Functional Assessment of MGO Nanoparticle Supplementation in an Acute Liver Injury Rat Model

Abstract

Magnesium supplements have been effective for modulating process of bile resistance, decrease oxidative stress and systemic inflammation. Current study was designed to functionally evaluate the MgO nanoparticle supplementation in an acute liver injury rat model. The animals were randomly divided into five groups. All groups were administrated with CCl4 to induce hepatic injury except of negative control group which received only vehicle. CCl4 administration is followed by MgO nanoparticles in the concentration of 150 and 300 mg/kg in low dose and high dose treated group respectively except of standard control group. After 21 days of treatment, the animals were sacrificed to collect blood and liver samples. Serum levels of bilirubin, AST, ALT and ALP were determined. Liver sample was also subjected to RNA isolation by Trizol method followed by the cDNA synthesis and Real Time PCR. In addition, lipid profile was also assessed. The data obtained was analyzed by one way analysis of variance (ANOVA). The results showed that levels of bilirubin, AST, ALT and ALP were significantly elevated in positive control group while MgO treated groups, somehow, had normal ranges of these enzymes.
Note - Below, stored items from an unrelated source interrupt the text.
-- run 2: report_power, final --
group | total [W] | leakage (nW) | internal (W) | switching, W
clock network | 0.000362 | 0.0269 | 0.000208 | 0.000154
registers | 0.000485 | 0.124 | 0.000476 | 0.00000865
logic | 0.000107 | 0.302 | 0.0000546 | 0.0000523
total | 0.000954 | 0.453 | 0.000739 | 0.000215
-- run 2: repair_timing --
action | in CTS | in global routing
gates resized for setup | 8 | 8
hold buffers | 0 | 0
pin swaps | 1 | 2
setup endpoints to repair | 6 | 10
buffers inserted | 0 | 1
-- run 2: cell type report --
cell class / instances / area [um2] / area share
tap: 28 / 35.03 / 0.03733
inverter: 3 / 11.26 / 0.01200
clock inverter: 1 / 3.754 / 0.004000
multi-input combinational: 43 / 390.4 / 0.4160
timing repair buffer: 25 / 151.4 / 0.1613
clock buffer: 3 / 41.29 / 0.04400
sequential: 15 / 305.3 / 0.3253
[src/hdl/csoc_pkg.sv]
/*
 Shared constants and types for the current sense and overcurrent control block.
 Assumes a 100 MHz APB clock; register offsets are byte addresses.
*/
package csoc_pkg;
   ////////////////////////////////////////////////////////////////////
   // Timing.
   localparam int CLK_NS    = 10;
   localparam int TRIP_DEGLITCH_TIME_NS  = 4000;
   localparam int OCP_CYC   = (TRIP_DEGLITCH_TIME_NS + CLK_NS - 1) / CLK_NS;
   localparam int TRIM_US   = 100;
   localparam int TRIM_CYC  = (TRIM_US * 1000) / CLK_NS;
   ////////////////////////////////////////////////////////////////////
   // Register offsets.
   localparam logic [7:0] A_CTRL  = 8'h00;
   localparam logic [7:0] A_CAL   = 8'h04;
   localparam logic [7:0] A_STATE = 8'h08;
   localparam logic [7:0] A_ISTAT = 8'h0C;
   localparam logic [7:0] A_IEN   = 8'h10;
   localparam logic [7:0] A_ICLR  = 8'h14;
   ////////////////////////////////////////////////////////////////////
   // Fields and reset values.
   localparam int CTRL_W    = 11;
   localparam int IRQ_W     = 9;
   localparam int IRQ_OCP   = 0;
   localparam int IRQ_TRIM  = 6;
   localparam logic [10:0] CTRL_RST = 11'h480;
   localparam logic [1:0] GAIN_40   = 2'h3;
   localparam logic [1:0] FM_LATCH  = 2'h0;
   localparam logic [1:0] FM_REPORT = 2'h1;
   // Control register; gain codes 0..3 are 5, 10, 20 and 40 V/V.
   typedef struct packed {
      logic [3:0] thr;
      logic [1:0] fmode;
      logic       fet_sel;
      logic       lowside_reference_select;
      logic       vdiv_off;
      logic [1:0] gain;
   } csoc_ctrl_t;
   // Analog switch controls of the three amplifiers.
   typedef struct packed {
      logic [5:0] gain;
      logic [2:0] short_in;
      logic [2:0] load_off;
      logic [2:0] enable;
   } csoc_amp_t;
   typedef enum logic [2:0] {
      CAL_IDLE = 3'b001,
      CAL_TRIM = 3'b010,
      CAL_HOLD = 3'b100
   } csoc_cal_t;
endpackage

[src/hdl/csoc_deglitch.sv]
/*
 Deglitch filter for one overcurrent comparator.
 Assumes the level input is already synchronised to pclk.
*/
`timescale 1ns/1ps
`default_nettype none
module csoc_deglitch #(
   parameter int CYC = csoc_pkg::OCP_CYC
) (
   input  wire logic pclk,
   input  wire logic presetn,
   input  wire logic level,
   output var  logic tripped
);
   import csoc_pkg::*;
   localparam logic [15:0] LAST = 16'(CYC);
   logic [15:0] cnt;

   // The trip is raised only once the level has stayed high past the count.
   always_ff @(posedge pclk or negedge presetn)
   begin
      if (!presetn)
      begin
         cnt     <= '0;
         tripped <= 1'b0;
      end
      else
      begin
         if (!level)
            cnt <= '0;
         else if (cnt != LAST)
            cnt <= cnt + 16'h0001;
         tripped <= level && (cnt == LAST);
      end
   end
endmodule
`default_nettype wire

[src/hdl/csoc_top.sv]
/*
 Overcurrent monitors and current sense amplifier control with APB registers.
 Assumes comparator, calibrate and fault pin levels arrive asynchronously;
 low-side gate command and drive-time-done come from logic on pclk.
*/
// The APB slave port and the register offsets are this design's own decisions.
`timescale 1ns/1ps
`default_nettype none
module csoc_top #(
   parameter int TRIM_CYCLES = csoc_pkg::TRIM_CYC
) (
   input  wire logic             pclk,
   input  wire logic             presetn,
   input  wire logic [7:0]       paddr,
   input  wire logic             psel,
   input  wire logic             penable,
   input  wire logic             pwrite,
   input  wire logic [31:0]      pwdata,
   output var  logic             pready,
   output var  logic [31:0]      prdata,
   output var  logic             pslverr,
   input  wire logic [2:0]       hs_cmp,
   input  wire logic [2:0]       ls_cmp_sp,
   input  wire logic [2:0]       ls_cmp_sn,
   input  wire logic             cal_pin,
   input  wire logic [2:0]       ls_gate_cmd,
   input  wire logic [2:0]       tdrive_done,
   input  wire logic             fault_out_n_i,
   output var  logic             fault_out_n_o,
   output var  logic             fault_out_n_oe,
   output var  logic             gate_shutdown,
   output var  logic [3:0]       trip_threshold,
   output var  logic             lowside_reference_select_sn,
   output var  logic             vref_bidir,
   output var  csoc_pkg::csoc_amp_t amp,
   output var  logic [2:0]       trim_run,
   output var  logic             irq
);
   import csoc_pkg::*;
   localparam logic [13:0] TRIM_LAST = 14'(TRIM_CYCLES - 1);

   ////////////////////////////////////////////////////////////////////
   // Input synchronisers.
   logic [10:0] s1;
   logic [10:0] s2;
   logic [2:0]  hs_s;
   logic [2:0]  sp_s;
   logic [2:0]  sn_s;
   logic        cal_s;
   logic        fpin_s;

   always_ff @(posedge pclk or negedge presetn)
   begin
      if (!presetn)
      begin
         s1 <= '0;
         s2 <= '0;
      end
      else
      begin
         s1 <= {fault_out_n_i, cal_pin, ls_cmp_sn, ls_cmp_sp, hs_cmp};
         s2 <= s1;
      end
   end

   assign hs_s   = s2[2:0];
   assign sp_s   = s2[5:3];
   assign sn_s   = s2[8:6];
   assign cal_s  = s2[9];
   assign fpin_s = s2[10];

   ////////////////////////////////////////////////////////////////////
   // Registers.
   csoc_ctrl_t       ctrl;
   csoc_ctrl_t       next_ctrl;
   logic [2:0]       cal_reg;
   logic [IRQ_W-1:0] stat;
   logic [IRQ_W-1:0] ien;
   logic [IRQ_W-1:0] set_ev;
   logic [IRQ_W-1:0] clr;
   logic             wr;
   logic             hit;
   logic [2:0]       cal_on;
   logic [2:0]       hold_on;
   logic             any_cal;
   logic [31:0]      next_rdata;

   assign wr = psel && penable && pwrite;
   assign hit = (paddr == A_CTRL) || (paddr == A_CAL) ||
                (paddr == A_STATE) || (paddr == A_ISTAT) ||
                (paddr == A_IEN) || (paddr == A_ICLR);
   assign pready  = 1'b1;
   assign pslverr = psel && penable && !hit;
   assign any_cal = |cal_on;

   // Gain writes are held off during calibration so the old gain returns.
   always_comb
   begin
      next_ctrl = ctrl;
      if (wr && paddr == A_CTRL)
      begin
         next_ctrl = csoc_ctrl_t'(pwdata[CTRL_W-1:0]);
         if (any_cal)
            next_ctrl.gain = ctrl.gain;
      end
   end

   always_ff @(posedge pclk or negedge presetn)
   begin
      if (!presetn)
         ctrl <= csoc_ctrl_t'(CTRL_RST);
      else
         ctrl <= next_ctrl;
   end

   always_ff @(posedge pclk or negedge presetn)
   begin
      if (!presetn)
      begin
         cal_reg <= '0;
         ien     <= '0;
      end
      else if (wr)
      begin
         if (paddr == A_CAL)
            cal_reg <= pwdata[2:0];
         if (paddr == A_IEN)
            ien <= pwdata[IRQ_W-1:0];
      end
   end

   assign clr = (wr && paddr == A_ICLR) ? pwdata[IRQ_W-1:0] : '0;

   // A new event in the clearing cycle stays set.
   always_ff @(posedge pclk or negedge presetn)
   begin
      if (!presetn)
         stat <= '0;
      else
         stat <= (stat & ~clr) | set_ev;
   end

   always_ff @(posedge pclk or negedge presetn)
   begin
      if (!presetn)
         irq <= 1'b0;
      else
         irq <= |(((stat & ~clr) | set_ev) & ien);
   end

   always_comb
   begin
      next_rdata = '0;
      case (paddr)
         A_CTRL:  next_rdata[CTRL_W-1:0] = ctrl;
         A_CAL:   next_rdata[2:0] = cal_reg;
         A_STATE: next_rdata[7:0] = {fpin_s, vref_bidir, hold_on, trim_run};
         A_ISTAT: next_rdata[IRQ_W-1:0] = stat;
         A_IEN:   next_rdata[IRQ_W-1:0] = ien;
         default: next_rdata = '0;
      endcase
   end

   // Read data is captured in the setup phase for a zero-wait access.
   always_ff @(posedge pclk or negedge presetn)
   begin
      if (!presetn)
         prdata <= '0;
      else if (psel && !penable && !pwrite)
         prdata <= next_rdata;
   end

   ////////////////////////////////////////////////////////////////////
   // Overcurrent monitors: three high side, three low side.
   logic [5:0] mon;
   logic [5:0] tripped;
   logic [5:0] trip_q;
   logic       use_sn;
   logic       next_fault;

   assign use_sn = ctrl.fet_sel || ctrl.lowside_reference_select;
   assign mon = {use_sn ? sn_s : sp_s, hs_s};

   generate
      for (genvar k = 0; k < 6; k++)
      begin : g_mon
         csoc_deglitch #(
            .CYC (OCP_CYC)
         ) u_dg (
            .pclk    (pclk),
            .presetn (presetn),
            .level   (mon[k]),
            .tripped (tripped[k])
         );
      end
   endgenerate

   always_ff @(posedge pclk or negedge presetn)
   begin
      if (!presetn)
         trip_q <= '0;
      else
         trip_q <= tripped;
   end

   always_comb
   begin
      case (ctrl.fmode)
         FM_LATCH:  next_fault = |stat[IRQ_OCP +: 6];
         FM_REPORT: next_fault = |tripped;
         default:   next_fault = 1'b0;
      endcase
   end

   always_ff @(posedge pclk or negedge presetn)
   begin
      if (!presetn)
      begin
         fault_out_n_oe <= 1'b0;
         gate_shutdown  <= 1'b0;
      end
      else
      begin
         fault_out_n_oe <= next_fault;
         gate_shutdown  <= next_fault && ctrl.fmode == FM_LATCH;
      end
   end

   assign fault_out_n_o = 1'b0;

   ////////////////////////////////////////////////////////////////////
   // Offset calibration, one sequencer per amplifier.
   csoc_cal_t   st   [3];
   logic [13:0] tcnt [3];
   logic [2:0]  req;
   logic [2:0]  done_ev;

   generate
      for (genvar i = 0; i < 3; i++)
      begin : g_cal
         assign req[i] = cal_reg[i] || cal_s;
         assign cal_on[i] = st[i] != CAL_IDLE;
         assign hold_on[i] = st[i] == CAL_HOLD;
         assign done_ev[i] = st[i] == CAL_TRIM && req[i] &&
                             tcnt[i] == TRIM_LAST;

         always_ff @(posedge pclk or negedge presetn)
         begin
            if (!presetn)
            begin
               st[i]   <= CAL_IDLE;
               tcnt[i] <= '0;
            end
            else
            begin
               case (st[i])
                  CAL_IDLE:
                  begin
                     tcnt[i] <= '0;
                     if (req[i])
                        st[i] <= CAL_TRIM;
                  end
                  CAL_TRIM:
                  begin
                     if (!req[i])
                        st[i] <= CAL_IDLE;
                     else if (done_ev[i])
                        st[i] <= CAL_HOLD;
                     else
                        tcnt[i] <= tcnt[i] + 14'h0001;
                  end
                  CAL_HOLD:
                  begin
                     if (!req[i])
                        st[i] <= CAL_IDLE;
                  end
                  default: st[i] <= CAL_IDLE;
               endcase
            end
         end

      end
   endgenerate

   assign trim_run = {st[2] == CAL_TRIM, st[1] == CAL_TRIM,
                      st[0] == CAL_TRIM};
   assign set_ev = {done_ev,
                    (ctrl.fmode == FM_LATCH || ctrl.fmode == FM_REPORT) ?
                    (tripped & ~trip_q) : 6'h00};

   ////////////////////////////////////////////////////////////////////
   // Analog control outputs.
   csoc_amp_t next_amp;

   always_comb
   begin
      next_amp = '0;
      for (int i = 0; i < 3; i++)
      begin
         next_amp.gain[2*i +: 2] = cal_on[i] ? GAIN_40 : ctrl.gain;
         next_amp.load_off[i] = cal_on[i];
         next_amp.short_in[i] = cal_on[i] ||
            (ctrl.fet_sel && !ls_gate_cmd[i]);
         next_amp.enable[i] = cal_on[i] || !ctrl.fet_sel ||
            (tdrive_done[i] && ls_gate_cmd[i]);
      end
   end

   always_ff @(posedge pclk or negedge presetn)
   begin
      if (!presetn)
      begin
         amp            <= '0;
         vref_bidir     <= 1'b1;
         lowside_reference_select_sn      <= 1'b0;
         trip_threshold <= CTRL_RST[10:7];
      end
      else
      begin
         amp            <= next_amp;
         vref_bidir     <= !ctrl.vdiv_off || any_cal;
         lowside_reference_select_sn      <= use_sn;
         trip_threshold <= ctrl.thr;
      end
   end
endmodule
`default_nettype wire
[config.mk]
export PLATFORM = sky130hd
export DESIGN_NAME = csoc_top
export DESIGN_NICKNAME = d
export VERILOG_FILES = /design/src/hdl/csoc_pkg.sv /design/src/hdl/csoc_deglitch.sv /design/src/hdl/csoc_top.sv
export SDC_FILE = /design/constraint.sdc
export NUM_CORES = 1
export LEC_CHECK = 0
export BUFFER_PORTS_ARGS = -buffer_cell sky130_fd_sc_hd__buf_2
export CAP_MARGIN = 5
export CORE_MARGIN = 2
export CORE_UTILIZATION = 40
export CTS_CLUSTER_SIZE = 20
export DETAILED_ROUTE_END_ITERATION = 7
export GPL_ROUTABILITY_DRIVEN = 1
export PLACE_DENSITY = 0.57
export REMOVE_ABC_BUFFERS = 1
export SETUP_SLACK_MARGIN = 0.4
export SLEW_MARGIN = 10
export SYNTH_ARGS = -nofsm -noshare
export SYNTH_HDL_FRONTEND = slang
export SYNTH_SLANG_ARGS = --single-unit
[constraint.sdc]
create_clock -name pclk -period 2.6 [get_ports pclk]
set_input_delay 0.13 -clock pclk [delete_from_list [all_inputs] [get_ports pclk]]
set_output_delay 0.13 -clock pclk [all_outputs]
set_load 0.02 [all_outputs]
==> Word level (Yosys, flattened, before mapping) <==
Index checks and enable logic that the tools add are counted.
W data, S select, Z words.
{ "word_totals": {"elab_cells": 230, "input_bits": 62, "regBits": 248} }
{ "op_classes": {"n_bitwise": 7, "n_reduce_logical": 72, "add_sub_neg": 9, "muxes": 47, "eq_ne": 54} }
{ "op_table": {"columns": ["operator", "n"], "rows": [
  ["$mux W16", 12],
  ["$add A16 B1 Y16 const B", 6],
  ["$eq A16 B9 Y1 const B", 6],
  ["$ne A16 B9 Y1 const B", 6],
  ["$mux W14", 6],
  ["$pmux W14 S2", 3],
  ["$add A14 B1 Y14 const B", 3],
  ["$eq A14 B14 Y1 const B", 3],
  ["$mux W3", 13],
  ["$pmux W3 S3", 3],
  ["$logic_and A1 B1 Y1", 26],
  ["$ne A2 B2 Y1 const B", 12],
  ["$logic_or A1 B1 Y1", 20],
  ["$pmux W5 S4", 1],
  ["$and A9 B9 Y9", 2],
  ["$reduce_and A3 Y1", 6],
  ["$eq A8 B4 Y1 const B", 2],
  ["$eq A8 B5 Y1 const B", 2],
  ["$pmux W3 S5", 1],
  ["$ne A2 B1 Y1 const B", 6],
  ["$reduce_or A6 Y1", 2],
  ["$eq A3 B1 Y1 const B", 3],
  ["$eq A3 B2 Y1 const B", 3],
  ["$eq A3 B3 Y1 const B", 3],
  ["other kinds (21)", 39]
]} }

==> Depth between registers and ports, before layout <==
{ "logic_depth": {"word_depth": 9, "mapped_depth": 8} }

==> Cells and area by module <==
A second synthesis with hierarchy kept.
{ "unflattened": {"hier_cells": 1161, "area_unflattened_um2": 11898.9} }
{ "modules_own_cells": {"columns": ["module", "instances", "cells_each", "area_each_um2"], "rows": [
  ["csoc_top", 1, 633, 6696.4],
  ["csoc_deglitch", 6, 88, 867.1]
]} }

==> Worst setup path after synthesis <==
Ideal clock, no wire load.
{ "synth_path": {"kind": "input-to-reg", "start": "input paddr[0]", "end": "register ctrl[0] (netlist name)", "setup_ns": 0.125, "t_required_ns": 2.475, "t_arrival_ns": 2.305, "cell_stages": 8, "path_slack_ns": 0.170, "n_path_buf": 2, "cell_sequence": "or4_4 > or2_1 > buf_6 > nor4_4 > nand2b_2 > buf_6 > or4_4 > mux2_4"} }
{ "synth_via": {"elab_chain_len": 3} }
{ "synth_rtl": {"columns": ["item", "line_no", "rtl"], "rows": [
  ["from (decl)", "csoc_top.sv:14", "input wire logic [7:0] paddr,"],
  ["$logic_not A8 Y1", "csoc_top.sv:100", "if (wr && paddr == A_CTRL)"],
  ["$logic_and A1 B1 Y1", "csoc_top.sv:100", null],
  ["$reduce_and A2 Y1 (no source line)", null, null],
  ["to (signal assigned)", "csoc_top.sv:111", "ctrl <= csoc_ctrl_t'(CTRL_RST);"],
  ["to (signal assigned)", "csoc_top.sv:113", "ctrl <= next_ctrl;"],
  ["to (decl)", "csoc_top.sv:74", "csoc_ctrl_t ctrl;"]
]} }
No other way between the ends.
A chain may end at the register's enable or synchronous reset.

==> Final worst setup path <==
{ "layout_path": {"start": "register tcnt[26] (netlist name)", "end": "register tcnt[23] (netlist name)"} }
{ "layout_via": {"elab_chain_len": 4} }
{ "layout_rtl": {"columns": ["item", "line_no", "rtl"], "rows": [
  ["from (decl)", "csoc_top.sv:234", "logic [13:0] tcnt [3];"],
  ["from (signal, indexed assignment)", "csoc_top.sv:270", "tcnt[i] <= tcnt[i] + 14'h0001;"],
  ["$eq A14 B14 Y1", "csoc_top.sv:245", "tcnt[i] == TRIM_LAST;"],
  ["$logic_and A1 B1 Y1", "csoc_top.sv:244", "assign done_ev[i] = st[i] == CAL_TRIM && req[i] &&"],
  ["$ne A2 B2 Y1 (no source line)", null, null],
  ["$reduce_and A3 Y1 (no source line)", null, null]
]} }
No other way between the ends.

==> metrics <==
result of the run finished, final reports clean; summed negative setup slack over all endpoints 0 ns; Data arrival, critical path 2.69 ns; overall fraction of global-route tracks in use 0.162; Die Footprint between 0.02 and 0.03 mm^2; First-pass DRT Iterations 4; multiplexer fraction of the synthesized cell area 0.0348; fraction of final layout cells with drive strength greater than 1 0.179; vertical die dimension 172 um; later-pin clock latency in the skew report 0.53 ns; number of placement rows 61; maximum vdd ir drop approximately 0.47 mV; final hold vios 0; worst-path cell with the longest stage delay sky130_fd_sc_hd__or4_4; top-level port count 124; Final nets between 1000 and 1500; number of buffers and inverters on the critical path 0; Final Cycle Share 0.875; via count just over 8000; setup repair after global routing missed its margin true; critical path endpoint category register; largest driver fanout on the critical path 6; most common cell after layout, fill and taps aside sky130_fd_sc_hd__dfrtp_1; Synth Instances approximately 1100; share of the core filled with cells in the final layout 0.487; final standard cell area without fillers 0.0135 mm^2; Synth Area per Inst around 10 um^2; maximum clock frequency ~440 MHz; leading cell types in the layout, fill and taps excluded sky130_fd_sc_hd__dfrtp_1, sky130_fd_sc_hd__nor2_1, sky130_fd_sc_hd__buf_2; largest reg by FF count g_mon.u_dg.cnt; R2R Setup Slk about 0.33 ns; final period demand of the worst path roughly 2.3 ns; measured slew at the worst slew-check pin 0.570 ns; critical path type register to register; number of flip-flops in the largest register 96; Leakage Power just under 0.006 uW; minimum setup slack in the final design 0.325 ns; first-pass GRT wire length just under 40000 um; Crit path max-delay family simple AND/OR/NAND/NOR gates; async set or reset register ratio after synthesis 1.00; CTS Buffer Depth 3; maximum number of pins on one net before global-route repair 73; adder-cell share of the synthesized area 0.0166; vias in the first global route roughly 7900; clock skew after layout ~0.0098 ns; count of warnings emitted by yosys 0; pre-CTS worst setup slack roughly 0.23 ns; total overflow reported by the global router 0; number of failing setup endpoints in the final timing report 0; Simple-Gate Fraction of Synth Area 0.213; Routed wire per std cell around 15 um; largest registers g_mon.u_dg.cnt x96, tcnt x42, amp x15; netlist area before placement approximately 0.011 mm^2; count of antenna-violating nets left after detailed routing 0; DRC errors left 0; total of flip-flops plus latches after synthesis between 200 and 250; total power density per cell area 650 mW/mm^2; htree depth 1; type of the tightest min-delay check primary input to register; number of library cell types mapped by synthesis 60; final number of max-transition violations 0; drt total wl ~24000 um; max_cap viols 0; Iteration-0 DRC Markers about 540; average via count per standard cell roughly 5; sequential element share of the synthesized area 0.551; RePlAce Congestion between 0.7 and 0.8; critical path required time between 3 and 4 ns; worst slew margin relative to its limit 0.618; input/output buffers just under 80; HPWL after DPL 16000 um; area of the placeable core 0.0278 mm^2; number of synthesized flops with an enable pin 0; synth-to-layout area growth 19.9%; Num CTS Buffers 28; clock root cell sky130_fd_sc_hd__clkbuf_16; clk sinks around 250; CTS tree done; compound-cell area share of the yosys netlist 0.0704; total placed instance area ~0.012 mm^2; effective utilization at floorplan 0.406; flip-flop cell with the highest count after synthesis sky130_fd_sc_hd__dfrtp_1; combinational family with the most area after synthesis simple AND/OR/NAND/NOR gates; peak per-stage delay on the critical path approximately 0.6 ns; number of antenna violations at the first check in global routing 1; Hold WS between 0.04 and 0.05 ns; Horiz. Die Dim between 150 and 200 um; Worst Setup Start Kind register; crit path cell chain or4bb_1 -> or4_4 -> o211a_4 -> and3_4 -> xnor2_2 -> nor2_1; CTS clk-pin slew, worst paths roughly 0.060 ns; fraction of synthesized cell area in xor and xnor cells 0.0753
[report_power, final]
group	internal (uW)	total (uW)	switching, uW
clock network	2340	3840	1500
registers	4020	4120	99.8
logic	286	838	551
total	6640	8790	2150
[per-stage QoR]
step,std cells,total power [uW]
2_1_floorplan,1058,4610
3_3_place_gp,1537,4980
3_5_place_dp,1537,4990
4_1_cts,1621,8930
5_1_grt,1622,9180
6_report,1623,8790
Furthermore, the qPCR results showed that the expression of Farnesoid X receptor (FXR), transcriptional regulator of the bile salt export pump (BSEP) and sodium taurocholate cotransporting polypeptide (NTCP), is reduced in positive control group, while nanoparticles treated groups had normal expression of these genes. In conclusion, our data showed that MgO nanoparticles possess hepatoprotective activity against hepatic injury.